Pero no existen nopales en medio de esta audiencia. No hay soledad, no hay aridez, no hay espinas. No hemos venido aquí para defendernos los unos contra los otros, sino para apoyarnos los unos a los otros. No hemos venido aquí envueltos en la bruma de la desconfianza, sino encendidos por la luz de la solidaridad. No hemos venido aquí a prolongar el alero de nuestro desamparo, sino a combatir la soledad con lucidez y con entendimiento. Hemos venido aquí porque creemos que es posible construir la hermandad; que es posible trocar el aislamiento por la comunión, la indiferencia por la responsabilidad.
En suma, hemos venido aquí porque no queremos ser nopales en el páramo de la vida. Queremos ser enredaderas, como la hiedra o como la madreselva. Queremos ser capaces de amarrar los destinos individuales al gran destino de la comunidad. Transmitir savia y fuerza de un extremo a otro de los pueblos. Participar en la suerte del vecino, compartir las penas y las glorias, fundir nuestra esencia en la forja colectiva. Es decir, que no nos basta con ser humanos. Hemos venido aquí porque queremos ser ciudadanos.

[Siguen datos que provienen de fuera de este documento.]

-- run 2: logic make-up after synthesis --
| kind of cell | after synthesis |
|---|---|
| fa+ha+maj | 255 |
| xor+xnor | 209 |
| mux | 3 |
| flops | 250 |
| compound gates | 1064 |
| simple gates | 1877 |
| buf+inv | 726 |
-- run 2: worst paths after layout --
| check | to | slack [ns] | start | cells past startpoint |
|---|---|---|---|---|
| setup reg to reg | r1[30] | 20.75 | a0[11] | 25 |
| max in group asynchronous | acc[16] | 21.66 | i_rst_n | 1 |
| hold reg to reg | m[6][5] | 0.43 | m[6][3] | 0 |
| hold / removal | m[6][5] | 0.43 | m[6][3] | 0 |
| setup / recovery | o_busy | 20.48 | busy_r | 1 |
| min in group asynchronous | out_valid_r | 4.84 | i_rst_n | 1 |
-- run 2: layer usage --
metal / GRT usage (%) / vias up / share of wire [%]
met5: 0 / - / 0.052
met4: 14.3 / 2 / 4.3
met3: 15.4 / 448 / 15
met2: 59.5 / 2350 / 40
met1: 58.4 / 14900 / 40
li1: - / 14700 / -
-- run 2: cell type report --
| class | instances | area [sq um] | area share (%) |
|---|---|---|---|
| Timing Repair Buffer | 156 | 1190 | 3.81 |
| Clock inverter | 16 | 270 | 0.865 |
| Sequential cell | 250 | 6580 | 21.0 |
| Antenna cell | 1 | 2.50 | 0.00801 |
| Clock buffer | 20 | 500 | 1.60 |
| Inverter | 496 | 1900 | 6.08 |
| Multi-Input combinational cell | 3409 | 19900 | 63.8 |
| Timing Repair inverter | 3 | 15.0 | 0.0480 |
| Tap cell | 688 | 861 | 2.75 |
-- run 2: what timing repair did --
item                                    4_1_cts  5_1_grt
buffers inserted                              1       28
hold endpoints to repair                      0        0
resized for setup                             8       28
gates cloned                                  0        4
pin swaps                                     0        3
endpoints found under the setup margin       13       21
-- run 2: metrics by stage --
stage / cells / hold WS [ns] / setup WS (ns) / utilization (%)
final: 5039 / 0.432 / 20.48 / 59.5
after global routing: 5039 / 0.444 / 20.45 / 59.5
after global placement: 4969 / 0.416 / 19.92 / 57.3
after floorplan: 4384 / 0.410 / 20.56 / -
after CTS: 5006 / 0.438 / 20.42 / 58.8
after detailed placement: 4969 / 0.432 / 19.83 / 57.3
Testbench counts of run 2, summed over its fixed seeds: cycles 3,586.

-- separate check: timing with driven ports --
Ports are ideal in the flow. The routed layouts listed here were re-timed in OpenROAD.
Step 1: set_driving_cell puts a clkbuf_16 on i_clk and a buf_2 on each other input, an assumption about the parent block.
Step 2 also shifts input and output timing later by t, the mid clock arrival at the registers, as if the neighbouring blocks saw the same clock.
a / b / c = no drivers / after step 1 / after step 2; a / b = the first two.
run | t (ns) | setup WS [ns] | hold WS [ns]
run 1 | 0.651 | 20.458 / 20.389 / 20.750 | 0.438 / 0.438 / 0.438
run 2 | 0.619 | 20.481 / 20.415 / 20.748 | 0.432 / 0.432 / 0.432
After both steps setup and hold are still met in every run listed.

Ser ciudadano quiere decir mucho más que emitir el voto cada cuatro o seis años. Mucho más que portar una identificación, presentar un reclamo o pagar un impuesto. Ser ciudadano es una forma de vida. No está circunscrito a lo cívico o a lo político. Permea, y debe permear, en todos los ámbitos de nuestra cotidianeidad.

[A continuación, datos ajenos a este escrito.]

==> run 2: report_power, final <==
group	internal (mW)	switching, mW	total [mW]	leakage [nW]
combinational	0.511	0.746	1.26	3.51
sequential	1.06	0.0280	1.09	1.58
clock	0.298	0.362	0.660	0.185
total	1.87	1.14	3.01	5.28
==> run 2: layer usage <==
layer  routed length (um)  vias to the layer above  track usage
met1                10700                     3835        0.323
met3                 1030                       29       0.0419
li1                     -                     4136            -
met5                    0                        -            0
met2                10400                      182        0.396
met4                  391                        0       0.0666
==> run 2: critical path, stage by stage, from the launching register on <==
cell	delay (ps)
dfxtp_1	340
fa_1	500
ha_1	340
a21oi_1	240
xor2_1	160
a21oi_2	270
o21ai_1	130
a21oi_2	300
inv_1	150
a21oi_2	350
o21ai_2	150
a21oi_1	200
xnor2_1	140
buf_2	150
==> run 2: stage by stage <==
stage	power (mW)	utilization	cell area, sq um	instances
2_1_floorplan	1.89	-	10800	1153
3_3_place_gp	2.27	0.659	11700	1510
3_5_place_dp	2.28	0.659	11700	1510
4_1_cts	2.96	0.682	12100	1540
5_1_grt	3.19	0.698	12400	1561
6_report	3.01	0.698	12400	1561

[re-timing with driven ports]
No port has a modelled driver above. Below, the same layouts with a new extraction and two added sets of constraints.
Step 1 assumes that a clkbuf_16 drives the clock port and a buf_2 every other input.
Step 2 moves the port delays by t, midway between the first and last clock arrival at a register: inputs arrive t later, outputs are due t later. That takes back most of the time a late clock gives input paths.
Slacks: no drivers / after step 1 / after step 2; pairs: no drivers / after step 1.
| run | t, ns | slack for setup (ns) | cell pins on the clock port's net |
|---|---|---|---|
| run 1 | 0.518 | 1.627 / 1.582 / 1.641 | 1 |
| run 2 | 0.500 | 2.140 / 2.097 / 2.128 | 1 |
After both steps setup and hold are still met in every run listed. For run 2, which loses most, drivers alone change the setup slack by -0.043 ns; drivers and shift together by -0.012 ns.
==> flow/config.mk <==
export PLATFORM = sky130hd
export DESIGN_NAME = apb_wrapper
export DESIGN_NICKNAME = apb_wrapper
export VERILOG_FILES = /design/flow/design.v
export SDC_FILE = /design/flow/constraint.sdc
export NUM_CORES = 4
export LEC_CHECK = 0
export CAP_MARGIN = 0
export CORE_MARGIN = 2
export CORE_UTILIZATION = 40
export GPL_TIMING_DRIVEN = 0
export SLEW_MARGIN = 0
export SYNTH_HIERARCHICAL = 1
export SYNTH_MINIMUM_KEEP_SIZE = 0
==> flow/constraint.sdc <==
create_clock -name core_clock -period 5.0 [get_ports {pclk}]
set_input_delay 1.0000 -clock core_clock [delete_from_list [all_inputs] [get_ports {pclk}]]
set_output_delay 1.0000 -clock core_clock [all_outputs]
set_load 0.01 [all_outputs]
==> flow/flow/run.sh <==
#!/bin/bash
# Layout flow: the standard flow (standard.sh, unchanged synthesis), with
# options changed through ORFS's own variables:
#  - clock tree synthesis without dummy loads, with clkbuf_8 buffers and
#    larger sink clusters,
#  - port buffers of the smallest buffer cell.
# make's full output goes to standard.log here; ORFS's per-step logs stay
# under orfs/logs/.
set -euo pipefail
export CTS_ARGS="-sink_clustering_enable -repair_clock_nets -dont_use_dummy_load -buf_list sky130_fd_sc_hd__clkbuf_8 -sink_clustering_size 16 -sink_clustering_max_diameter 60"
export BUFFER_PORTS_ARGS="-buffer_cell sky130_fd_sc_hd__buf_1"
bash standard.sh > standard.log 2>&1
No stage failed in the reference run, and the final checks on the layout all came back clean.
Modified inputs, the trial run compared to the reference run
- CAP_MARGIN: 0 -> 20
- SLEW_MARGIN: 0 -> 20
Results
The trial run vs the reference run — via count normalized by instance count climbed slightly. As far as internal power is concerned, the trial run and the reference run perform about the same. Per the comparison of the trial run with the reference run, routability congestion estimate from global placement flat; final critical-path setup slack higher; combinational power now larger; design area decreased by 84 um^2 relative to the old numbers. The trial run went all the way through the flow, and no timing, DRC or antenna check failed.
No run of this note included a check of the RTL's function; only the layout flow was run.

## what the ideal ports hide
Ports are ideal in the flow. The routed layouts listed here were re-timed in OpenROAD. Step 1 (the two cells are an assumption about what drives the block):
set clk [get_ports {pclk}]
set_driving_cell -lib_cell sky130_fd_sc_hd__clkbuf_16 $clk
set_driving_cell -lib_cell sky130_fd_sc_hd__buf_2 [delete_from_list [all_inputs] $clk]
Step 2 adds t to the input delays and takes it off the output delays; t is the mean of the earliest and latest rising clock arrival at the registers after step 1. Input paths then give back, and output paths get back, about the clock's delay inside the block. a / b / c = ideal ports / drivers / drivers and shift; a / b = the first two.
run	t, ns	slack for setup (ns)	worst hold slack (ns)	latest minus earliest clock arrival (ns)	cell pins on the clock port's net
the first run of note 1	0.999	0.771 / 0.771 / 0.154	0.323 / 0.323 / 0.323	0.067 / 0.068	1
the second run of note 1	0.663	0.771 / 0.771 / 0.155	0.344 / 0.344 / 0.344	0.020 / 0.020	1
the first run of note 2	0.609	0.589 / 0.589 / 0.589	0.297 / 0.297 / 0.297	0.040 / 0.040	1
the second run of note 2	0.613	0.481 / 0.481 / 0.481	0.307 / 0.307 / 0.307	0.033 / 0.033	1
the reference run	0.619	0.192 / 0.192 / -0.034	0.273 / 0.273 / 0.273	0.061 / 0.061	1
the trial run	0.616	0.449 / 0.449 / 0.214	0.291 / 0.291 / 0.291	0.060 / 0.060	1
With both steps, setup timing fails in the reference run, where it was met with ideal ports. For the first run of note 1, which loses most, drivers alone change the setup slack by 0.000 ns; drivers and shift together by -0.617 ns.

Como dice el lema de este evento, la ciudadanía es una oportunidad y una tarea. Es una potestad. Un derecho que incluye un deber. Una capacidad que incluye un compromiso. La democracia funciona solamente sobre la base de la ciudadanía activa. Sobre la base de empresarios ciudadanos, de trabajadores ciudadanos, de estudiantes ciudadanos. Para que un sistema político sea efectivo, y en particular para que un sistema democrático sea efectivo, es fundamental que los individuos comprendan que el desarrollo económico, la equidad social, el progreso científico, el refinamiento artístico, no son únicamente tareas del Estado, ni responsabilidades exclusivas de los funcionarios públicos. Todos los que tenemos un interés en el bienestar social, compartimos también una obligación de promover ese bienestar social. Esto quiere decir que nuestros ideales, nuestros sueños y nuestras esperanzas, son mandatos colectivos.

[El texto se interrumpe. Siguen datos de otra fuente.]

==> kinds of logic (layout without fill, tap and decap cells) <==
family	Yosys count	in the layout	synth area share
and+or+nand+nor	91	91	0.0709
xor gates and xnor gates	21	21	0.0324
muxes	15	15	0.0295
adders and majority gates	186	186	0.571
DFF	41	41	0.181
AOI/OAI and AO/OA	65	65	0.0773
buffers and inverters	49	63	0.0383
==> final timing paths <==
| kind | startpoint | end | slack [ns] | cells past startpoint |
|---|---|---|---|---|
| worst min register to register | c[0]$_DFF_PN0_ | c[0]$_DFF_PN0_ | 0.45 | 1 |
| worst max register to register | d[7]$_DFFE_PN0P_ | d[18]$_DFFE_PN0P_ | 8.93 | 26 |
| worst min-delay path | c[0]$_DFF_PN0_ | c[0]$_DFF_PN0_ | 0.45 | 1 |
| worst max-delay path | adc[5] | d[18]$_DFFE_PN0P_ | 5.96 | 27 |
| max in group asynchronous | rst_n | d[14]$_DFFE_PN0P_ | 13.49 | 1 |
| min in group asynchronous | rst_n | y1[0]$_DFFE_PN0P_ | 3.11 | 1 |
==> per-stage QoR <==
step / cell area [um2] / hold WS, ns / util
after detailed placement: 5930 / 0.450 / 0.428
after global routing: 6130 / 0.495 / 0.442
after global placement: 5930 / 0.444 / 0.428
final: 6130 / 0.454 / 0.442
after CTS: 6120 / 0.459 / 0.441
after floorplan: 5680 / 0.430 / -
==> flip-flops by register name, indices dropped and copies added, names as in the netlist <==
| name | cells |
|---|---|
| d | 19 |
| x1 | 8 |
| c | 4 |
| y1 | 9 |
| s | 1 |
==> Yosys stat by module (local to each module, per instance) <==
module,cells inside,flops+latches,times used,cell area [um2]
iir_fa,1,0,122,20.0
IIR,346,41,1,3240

Muchos me dirán que para eso existen oficiales electos en cargos públicos. Me dirán, por ejemplo, que reducir la pobreza es responsabilidad del Ministro del ramo, y no de un operario en una fábrica de automóviles. Hoy estoy aquí para decirles que aunque exista un Ministro encargado de reducir la pobreza, jamás logrará hacerlo si ese operario, y todos los operarios, no tienen consciencia ciudadana. Un Presidente puede hacer mucho por su pueblo, pero no puede sustituir a su pueblo. Un líder puede señalar el camino, pero no puede caminar en lugar de los demás. Ninguna victoria política ha existido que no sea, en el fondo, una victoria ciudadana.
¿Qué implicaciones prácticas tiene todo esto? En un país de humanos pero no de ciudadanos, los empresarios evaden impuestos, aunque después protesten por el estado de la infraestructura o por el nivel educativo del recurso humano.
En un país de humanos pero no de ciudadanos, los turistas vulneran el equilibrio ambiental y trastornan las economías locales, aunque después protesten porque no encuentran un espacio tranquilo para descansar.
En un país de humanos pero no de ciudadanos, los profesores se conforman con enseñar a medias las materias, aunque después protesten por el nivel de los salarios en la economía o por la delincuencia en las calles.
En un país de humanos pero no de ciudadanos, los padres descuidan a sus hijos, los trabajadores postergan sus tareas, los conductores irrespetan las señales de tránsito, los jóvenes hacen trampa en las pruebas. Nadie cede su campo en el autobús. Nadie recoge la basura en la calle. Nadie ayuda al anciano a cruzar a la otra acera.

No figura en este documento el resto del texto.